By Manon Arundhati Fabre
While considering my options for the upcoming 2016 summer, I took a particular interest in searching for volunteering opportunities in Sao Paulo, Brazil. I was surprised to learn that there are innumerable options for North American youths, but even more astonished with the way these options were presented.
The websites I visited offer “International Volunteering” opportunities, which refers to the work done for an organization or cause by an individual outside of their home country, and in most cases in developing states, answering the locals’ basic needs such as sanitation, education, or health. These offers were presented as amusing and recreational for volunteers through the emphasis on the beauty of the countries, the liveliness of the cities’ nightlife, and the exciting prospect of making new friends.
Since the 1960s, over 85,000 Canadians have participated in missions such as the ones I stumbled upon in my internet searches—all with the aspiration to “change the world.” Accordingly, the development of NGOs responsible for these missions has grown tremendously in the past few years, as have their expenditures and grants. This has led to the construction of the “moral west,” and Canada’s image as “international peacekeepers,” in charge of strengthening democracy, global freedom, and human rights.

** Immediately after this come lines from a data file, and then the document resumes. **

From an optimization exercise on the open Yosys and OpenROAD flow, aimed at small area; shortcuts taken in it are not production practice. At most, simulation tests tie the RTL to the original design; equivalence was not proved. The RTL of runs 6 and 7 was laid out without a check of its function. Power and IR drop assume default switching activity.

File: flow/run.sh
#!/bin/bash
# Standard layout, with small port buffers and a leaner clock tree.
set -euo pipefail
export BUFFER_PORTS_ARGS="-buffer_cell sky130_fd_sc_hd__buf_1"
export CTS_ARGS="-sink_clustering_enable -repair_clock_nets -dont_use_dummy_load -buf_list sky130_fd_sc_hd__clkbuf_8 -sink_clustering_size 20 -sink_clustering_max_diameter 50"
export SKIP_REPAIR_TIE_FANOUT=1
bash standard.sh > standard.log 2>&1
File: standard.sh
#!/bin/bash
# synth_recipe.tcl (not shown) runs the flow's synth.tcl, then flattens the netlist and writes it again
# the make line also repeats each setting of config.mk as NAME=value (left out here)
make -C /OpenROAD-flow-scripts/flow DESIGN_CONFIG=/design/flow/config.mk WORK_HOME=/design/flow/orfs CLKGATE_MAP_FILE= SYNTH_SCRIPT=/design/flow/synth_recipe.tcl "${@:-finish}"
File: config.mk
export PLATFORM = sky130hd
export DESIGN_NAME = pixel_generator
export DESIGN_NICKNAME = pixel_generator
export VERILOG_FILES = /design/flow/design.v
export SDC_FILE = /design/flow/constraint.sdc
export NUM_CORES = 4
export LEC_CHECK = 0
export CAP_MARGIN = 20
export CORE_MARGIN = 2
export CORE_UTILIZATION = 60
export PLACE_DENSITY = 0.75
export SLEW_MARGIN = 20
File: constraint.sdc
create_clock -name core_clock -period 5.0 [get_ports {out_stream_aclk}]
set_input_delay 1.0000 -clock core_clock [delete_from_list [all_inputs] [get_ports {out_stream_aclk}]]
set_output_delay 1.0000 -clock core_clock [all_outputs]
set_load 0.01 [all_outputs]
File: design.v
package pixgen_pkg;
    localparam logic [1:0] axil_okay = 2'b00;
endpackage
`timescale 1ns/1ns
module axil_regfile (
    input  logic                            out_stream_aclk,
    input  logic                            periph_resetn,
    input  logic [8-1:0]  s_axi_lite_awaddr,
    input  logic                            s_axi_lite_awvalid,
    output logic                            s_axi_lite_awready,
    input  logic [32-1:0]       s_axi_lite_wdata,
    input  logic                            s_axi_lite_wvalid,
    output logic                            s_axi_lite_wready,
    output logic                            s_axi_lite_bvalid,
    output logic [1:0]                      s_axi_lite_bresp,
    input  logic                            s_axi_lite_bready,
    input  logic [8-1:0]  s_axi_lite_araddr,
    input  logic                            s_axi_lite_arvalid,
    output logic                            s_axi_lite_arready,
    output logic                            s_axi_lite_rvalid,
    output logic [32-1:0]       s_axi_lite_rdata,
    output logic [1:0]                      s_axi_lite_rresp,
    input  logic                            s_axi_lite_rready,
    output logic                            run
);
    localparam int idx_w = $clog2(8);
    localparam int last  = 8 - 1;
    logic [8-1:0][32-1:0] ring;
    logic [idx_w-1:0] enter;
    logic [idx_w-1:0] turn;
    logic             parked;
    logic             clean;
    logic             wr_req;
    logic             wr_go;
    logic             park;
    logic             unpark;
    logic             bypass;
    logic             turn_end;
    logic [32-1:0] ring_in;
    assign turn_end = (turn == idx_w'(last - 1));
    assign wr_req = s_axi_lite_awvalid && s_axi_lite_wvalid && clean &&
                    (s_axi_lite_awaddr[2 +: idx_w] == enter);
    assign park   = s_axi_lite_arvalid && clean && !parked &&
                    (s_axi_lite_araddr[2 +: idx_w] == enter);
    assign unpark = parked && !s_axi_lite_rvalid && (turn == '0);
    assign bypass = park || (parked && !unpark);
    assign wr_go  = wr_req && !park;
    assign s_axi_lite_awready = wr_go;
    assign s_axi_lite_wready  = wr_go;
    assign s_axi_lite_arready = s_axi_lite_arvalid && park;
    assign s_axi_lite_bresp   = pixgen_pkg::axil_okay;
    assign s_axi_lite_rresp   = pixgen_pkg::axil_okay;
    assign s_axi_lite_rdata   = ring[last];
    always_comb begin
        if (wr_go) begin
            ring_in = s_axi_lite_wdata;
        end else if (!clean) begin
            ring_in = '0;
        end else if (bypass) begin
            ring_in = ring[last-1];
        end else begin
            ring_in = ring[last];
        end
    end
    always_ff @(posedge out_stream_aclk) begin
        ring[last-1:0] <= {ring[last-2:0], ring_in};
        if (!bypass) begin
            ring[last] <= ring[last-1];
        end
    end
    always_ff @(posedge out_stream_aclk) begin
        if (!periph_resetn) begin
            enter  <= '0;
            turn   <= '0;
            parked <= 1'b0;
            clean  <= 1'b0;
        end else begin
            if (park || (parked && turn_end && s_axi_lite_rvalid &&
                         !s_axi_lite_rready)) begin
                enter <= enter + 2'd2;
            end else begin
                enter <= enter + 1'b1;
            end
            if (bypass && !turn_end) begin
                turn <= turn + 1'b1;
            end else begin
                turn <= '0;
            end
            if (park) begin
                parked <= 1'b1;
            end else if (unpark) begin
                parked <= 1'b0;
            end
            if (enter == idx_w'(last)) begin
                clean <= 1'b1;
            end
        end
    end
    always_ff @(posedge out_stream_aclk) begin
        if (!periph_resetn) begin
            s_axi_lite_rvalid <= 1'b0;
        end else if (park) begin
            s_axi_lite_rvalid <= 1'b1;
        end else if (s_axi_lite_rready) begin
            s_axi_lite_rvalid <= 1'b0;
        end
    end
    always_ff @(posedge out_stream_aclk) begin
        if (!periph_resetn) begin
            s_axi_lite_bvalid <= 1'b0;
        end else if (wr_go) begin
            s_axi_lite_bvalid <= 1'b1;
        end else if (s_axi_lite_bready) begin
            s_axi_lite_bvalid <= 1'b0;
        end
    end
    always_ff @(posedge out_stream_aclk) begin
        if (!periph_resetn) begin
            run <= 1'b0;
        end else if (wr_go && (enter == '0)) begin
            run <= s_axi_lite_wdata[0];
        end
    end
endmodule
`timescale 1ns/1ns
module tile_raster (
    input  logic                       out_stream_aclk,
    input  logic                       periph_resetn,
    input  logic                       run,
    input  logic                       tready,
    output logic [5-1:0]     x,
    output logic [5-1:0]     y,
    output logic                       tvalid
);
    localparam logic [5-1:0] x_last = 5'(24 - 1);
    localparam logic [5-1:0] y_last = 5'(24 - 1);
    always_ff @(posedge out_stream_aclk) begin
        if (!periph_resetn) begin
            x      <= '0;
            y      <= '0;
            tvalid <= 1'b0;
        end else if (!tvalid) begin
            tvalid <= run;
        end else if (tready) begin
            if (x == x_last) begin
                x <= '0;
                if (y == y_last) begin
                    y      <= '0;
                    tvalid <= run;
                end else begin
                    y <= y + 1'b1;
                end
            end else begin
                x <= x + 1'b1;
            end
        end
    end
endmodule
`timescale 1ns/1ns
module gradient_shader (
    input  logic [5-1:0] y,
    output logic [7:0]             gray
);
    assign gray =
        (y == 5'd0) ? 8'd255 :
        (y == 5'd1) ? 8'd250 :
        (y == 5'd2) ? 8'd246 :
        (y == 5'd3) ? 8'd241 :
        (y == 5'd4) ? 8'd237 :
        (y == 5'd5) ? 8'd232 :
        (y == 5'd6) ? 8'd228 :
        (y == 5'd7) ? 8'd223 :
        (y == 5'd8) ? 8'd219 :
        (y == 5'd9) ? 8'd214 :
        (y == 5'd10) ? 8'd210 :
        (y == 5'd11) ? 8'd205 :
        (y == 5'd12) ? 8'd201 :
        (y == 5'd13) ? 8'd196 :
        (y == 5'd14) ? 8'd192 :
        (y == 5'd15) ? 8'd187 :
        (y == 5'd16) ? 8'd183 :
        (y == 5'd17) ? 8'd178 :
        (y == 5'd18) ? 8'd174 :
        (y == 5'd19) ? 8'd169 :
        (y == 5'd20) ? 8'd165 :
        (y == 5'd21) ? 8'd160 :
        (y == 5'd22) ? 8'd156 :
        8'd0;
endmodule
`timescale 1ns/1ns
module pixel_packer (
    input  logic [5-1:0]        x,
    input  logic [5-1:0]        y,
    input  logic [7:0]                    gray,
    output logic [32-1:0]     out_stream_tdata,
    output logic [32/8-1:0]   out_stream_tkeep,
    output logic                          out_stream_tlast,
    output logic [0:0]                    out_stream_tuser
);
    assign out_stream_tdata    = {8'h00, gray, gray, gray};
    assign out_stream_tkeep    = '1;
    assign out_stream_tlast    = (x == 5'(24 - 1));
    assign out_stream_tuser[0] = (x == '0) && (y == '0);
endmodule
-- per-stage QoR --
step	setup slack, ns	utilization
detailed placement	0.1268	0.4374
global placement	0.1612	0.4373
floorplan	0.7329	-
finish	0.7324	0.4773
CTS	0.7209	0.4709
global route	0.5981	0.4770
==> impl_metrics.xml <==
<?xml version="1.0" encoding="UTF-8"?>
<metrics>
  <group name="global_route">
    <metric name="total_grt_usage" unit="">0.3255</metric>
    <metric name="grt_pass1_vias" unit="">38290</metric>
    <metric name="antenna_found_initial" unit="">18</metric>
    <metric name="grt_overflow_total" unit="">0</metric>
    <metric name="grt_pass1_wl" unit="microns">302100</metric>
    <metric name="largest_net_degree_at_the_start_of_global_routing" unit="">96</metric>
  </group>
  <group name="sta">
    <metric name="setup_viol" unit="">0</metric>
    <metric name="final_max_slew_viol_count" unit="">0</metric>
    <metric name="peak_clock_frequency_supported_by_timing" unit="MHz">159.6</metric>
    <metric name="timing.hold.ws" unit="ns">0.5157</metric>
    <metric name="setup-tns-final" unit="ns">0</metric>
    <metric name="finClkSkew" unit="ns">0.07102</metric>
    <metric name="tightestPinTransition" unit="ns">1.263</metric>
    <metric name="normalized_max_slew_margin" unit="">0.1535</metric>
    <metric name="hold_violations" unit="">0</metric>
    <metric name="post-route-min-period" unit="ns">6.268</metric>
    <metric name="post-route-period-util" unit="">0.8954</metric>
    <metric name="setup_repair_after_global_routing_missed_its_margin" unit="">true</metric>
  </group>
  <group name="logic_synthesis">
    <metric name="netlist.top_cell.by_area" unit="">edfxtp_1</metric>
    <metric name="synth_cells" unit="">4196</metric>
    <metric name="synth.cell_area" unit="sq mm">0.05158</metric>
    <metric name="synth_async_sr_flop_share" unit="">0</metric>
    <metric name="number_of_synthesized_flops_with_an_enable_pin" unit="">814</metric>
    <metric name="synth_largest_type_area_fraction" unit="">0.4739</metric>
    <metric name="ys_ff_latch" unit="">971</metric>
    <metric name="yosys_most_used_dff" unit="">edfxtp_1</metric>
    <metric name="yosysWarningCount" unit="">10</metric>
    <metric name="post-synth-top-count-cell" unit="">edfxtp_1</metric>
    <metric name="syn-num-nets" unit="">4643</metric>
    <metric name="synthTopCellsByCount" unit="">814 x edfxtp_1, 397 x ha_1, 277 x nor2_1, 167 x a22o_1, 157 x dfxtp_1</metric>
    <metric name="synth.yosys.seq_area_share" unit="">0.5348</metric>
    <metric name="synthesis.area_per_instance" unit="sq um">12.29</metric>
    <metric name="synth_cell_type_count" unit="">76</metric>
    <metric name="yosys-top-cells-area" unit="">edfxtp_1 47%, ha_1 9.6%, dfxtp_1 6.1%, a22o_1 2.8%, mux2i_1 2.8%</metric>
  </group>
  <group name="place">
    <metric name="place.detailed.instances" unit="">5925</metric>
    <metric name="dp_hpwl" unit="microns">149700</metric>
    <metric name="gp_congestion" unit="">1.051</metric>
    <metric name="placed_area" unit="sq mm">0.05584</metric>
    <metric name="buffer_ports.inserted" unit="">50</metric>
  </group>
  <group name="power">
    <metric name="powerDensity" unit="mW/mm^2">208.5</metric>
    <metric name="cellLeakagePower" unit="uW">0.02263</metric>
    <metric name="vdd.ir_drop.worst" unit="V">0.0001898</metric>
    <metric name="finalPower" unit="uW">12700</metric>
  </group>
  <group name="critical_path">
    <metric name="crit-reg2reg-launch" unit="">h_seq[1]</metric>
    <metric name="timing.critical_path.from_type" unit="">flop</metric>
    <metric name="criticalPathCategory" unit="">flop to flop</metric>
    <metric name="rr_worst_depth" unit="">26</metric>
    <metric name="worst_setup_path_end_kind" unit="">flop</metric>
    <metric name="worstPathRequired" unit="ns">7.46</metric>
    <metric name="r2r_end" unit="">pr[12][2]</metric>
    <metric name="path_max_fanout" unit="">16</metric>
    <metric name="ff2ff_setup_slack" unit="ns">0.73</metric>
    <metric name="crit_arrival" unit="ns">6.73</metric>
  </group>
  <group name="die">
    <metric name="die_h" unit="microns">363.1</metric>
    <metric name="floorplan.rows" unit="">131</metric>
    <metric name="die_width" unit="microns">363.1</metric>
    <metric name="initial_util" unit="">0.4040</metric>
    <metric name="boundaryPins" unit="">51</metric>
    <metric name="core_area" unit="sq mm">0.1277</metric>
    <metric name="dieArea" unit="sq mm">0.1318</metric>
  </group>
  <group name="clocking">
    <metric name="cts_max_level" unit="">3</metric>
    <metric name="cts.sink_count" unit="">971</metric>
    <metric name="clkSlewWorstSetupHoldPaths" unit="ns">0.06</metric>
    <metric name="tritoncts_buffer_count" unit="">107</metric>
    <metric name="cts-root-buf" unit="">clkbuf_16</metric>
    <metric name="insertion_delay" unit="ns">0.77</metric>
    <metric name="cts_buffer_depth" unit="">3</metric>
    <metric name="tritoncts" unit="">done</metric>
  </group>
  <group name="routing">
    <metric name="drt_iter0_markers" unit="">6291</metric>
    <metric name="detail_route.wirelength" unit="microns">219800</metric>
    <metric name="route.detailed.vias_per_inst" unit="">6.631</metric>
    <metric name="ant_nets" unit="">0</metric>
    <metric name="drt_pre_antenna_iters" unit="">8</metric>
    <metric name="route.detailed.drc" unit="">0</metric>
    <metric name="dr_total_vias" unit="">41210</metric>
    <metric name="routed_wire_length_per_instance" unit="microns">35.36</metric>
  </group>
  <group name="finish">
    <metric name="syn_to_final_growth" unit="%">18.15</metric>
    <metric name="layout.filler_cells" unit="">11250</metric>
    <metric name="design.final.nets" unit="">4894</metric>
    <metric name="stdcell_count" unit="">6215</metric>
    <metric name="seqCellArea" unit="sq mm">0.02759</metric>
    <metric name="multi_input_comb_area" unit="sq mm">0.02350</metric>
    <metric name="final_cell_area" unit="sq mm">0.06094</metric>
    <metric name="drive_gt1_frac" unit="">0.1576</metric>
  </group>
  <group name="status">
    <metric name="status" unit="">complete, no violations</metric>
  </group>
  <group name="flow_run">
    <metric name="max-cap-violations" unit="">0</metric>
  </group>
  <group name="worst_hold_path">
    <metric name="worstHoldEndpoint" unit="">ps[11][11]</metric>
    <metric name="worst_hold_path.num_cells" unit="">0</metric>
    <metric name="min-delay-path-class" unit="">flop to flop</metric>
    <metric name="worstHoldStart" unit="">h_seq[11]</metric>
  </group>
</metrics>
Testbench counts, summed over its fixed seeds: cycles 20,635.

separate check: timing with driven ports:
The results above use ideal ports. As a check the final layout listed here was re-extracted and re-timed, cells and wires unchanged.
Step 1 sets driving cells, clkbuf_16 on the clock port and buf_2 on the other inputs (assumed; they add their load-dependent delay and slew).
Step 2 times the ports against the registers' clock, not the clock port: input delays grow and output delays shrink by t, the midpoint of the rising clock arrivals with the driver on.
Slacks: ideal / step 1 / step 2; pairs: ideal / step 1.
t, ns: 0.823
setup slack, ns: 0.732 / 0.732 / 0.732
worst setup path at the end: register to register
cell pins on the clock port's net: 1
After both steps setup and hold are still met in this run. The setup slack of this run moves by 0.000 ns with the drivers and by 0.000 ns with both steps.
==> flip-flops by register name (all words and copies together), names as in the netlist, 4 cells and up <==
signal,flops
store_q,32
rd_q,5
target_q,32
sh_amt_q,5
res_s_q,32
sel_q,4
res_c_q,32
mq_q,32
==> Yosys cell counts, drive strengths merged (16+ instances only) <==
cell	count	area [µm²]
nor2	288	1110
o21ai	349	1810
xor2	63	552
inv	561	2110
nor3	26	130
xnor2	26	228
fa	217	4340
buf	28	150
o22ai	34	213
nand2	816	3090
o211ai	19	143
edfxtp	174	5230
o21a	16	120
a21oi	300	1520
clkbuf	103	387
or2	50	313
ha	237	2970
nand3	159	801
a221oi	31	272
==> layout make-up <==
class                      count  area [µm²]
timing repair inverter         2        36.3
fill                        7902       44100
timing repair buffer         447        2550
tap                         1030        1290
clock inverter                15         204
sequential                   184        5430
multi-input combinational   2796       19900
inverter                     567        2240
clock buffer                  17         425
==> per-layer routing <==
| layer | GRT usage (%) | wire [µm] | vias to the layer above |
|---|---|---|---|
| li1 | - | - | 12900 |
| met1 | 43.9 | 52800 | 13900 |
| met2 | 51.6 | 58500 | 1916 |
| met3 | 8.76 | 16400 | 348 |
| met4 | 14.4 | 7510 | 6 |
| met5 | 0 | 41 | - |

Behind this inviting ideal and volunteers’ well-meaning efforts, however, lies a too-often ignored power structure that works systematically to empower certain groups and oppress others.
To start with, the very concept of “Third World” gives legitimacy to programs and allows westerners to believe there is a need, which they have the ability to fulfill. Volunteers come to see themselves as the incarnation of change, the “white savior,” from which the locals are excluded, implying change can only come from the (western and white) outside. In organizations that deal with volunteering in developing countries, people in high decision-making positions tend to be western expatriates, and locals often occupy lower positions, revealing the predominant value of white opinion. White volunteers and employees also receive special treatment in third world countries (for example through better accommodations, medical assistance, and protection), reinforcing the idea that the needs of the server are privileged over those of the served. Direct action activism is thus highly racialized because it employs whiteness and marks it as superior to blackness.
The issue of these programs is above all that they fail to recognize their role in the reproduction of white privilege and global racial relations of exploitation. Even more so, these violences are erased by the false idea of a universally shared “human condition,” through which closeness and intimacy between the aid recipient and the volunteer are invented and cause serious cases of color-blindness—the desire to treat every human being equally, without racial influences, and thus failing to be mindful of different life experiences, which themselves are affected by race.
More than these structural issues of “west versus rest” relations, the myth of altruism and mutuality that surrounds over-seas volunteering needs to be debunked.
First of all, the volunteer experiences are highly commoditized and “sold” by profit-driven groups, explaining the ridiculous costs (going up to 8,000 CAD per person for three months) and the advertising of these programs as trips to exotic places to meet exotic people.
Secondly, these missions are often unconsciously used by the people taking part in them as “feel-good vacations,” as a way to reassure themselves on their “positive” impact in the world. While some have a vacation outlook on volunteer programs caused by their presentation as recreational enterprises, others seek to “make up for” western wrong-doings and attempt to respond to the historic racial imbalances and violence.
However, the question that remains is: how can the West be allies and accountable agents of social change that work to end poverty, racism, and colonialism?
Manon Fabre is an undergraduate student at Concordia University (Montréal), with a major in Women’s Studies and a minor in Political Science. Manon’s fields of interest are post/de-colonialism, critical race feminism, and efforts of solidarity and voice. Manon’s knowledge on these topics has substantially grown over the years, both through studying and volunteer experiences in Mumbai, India, Geneva, Switzerland, and currently at the Native Women’s Shelter of Montréal, Canada.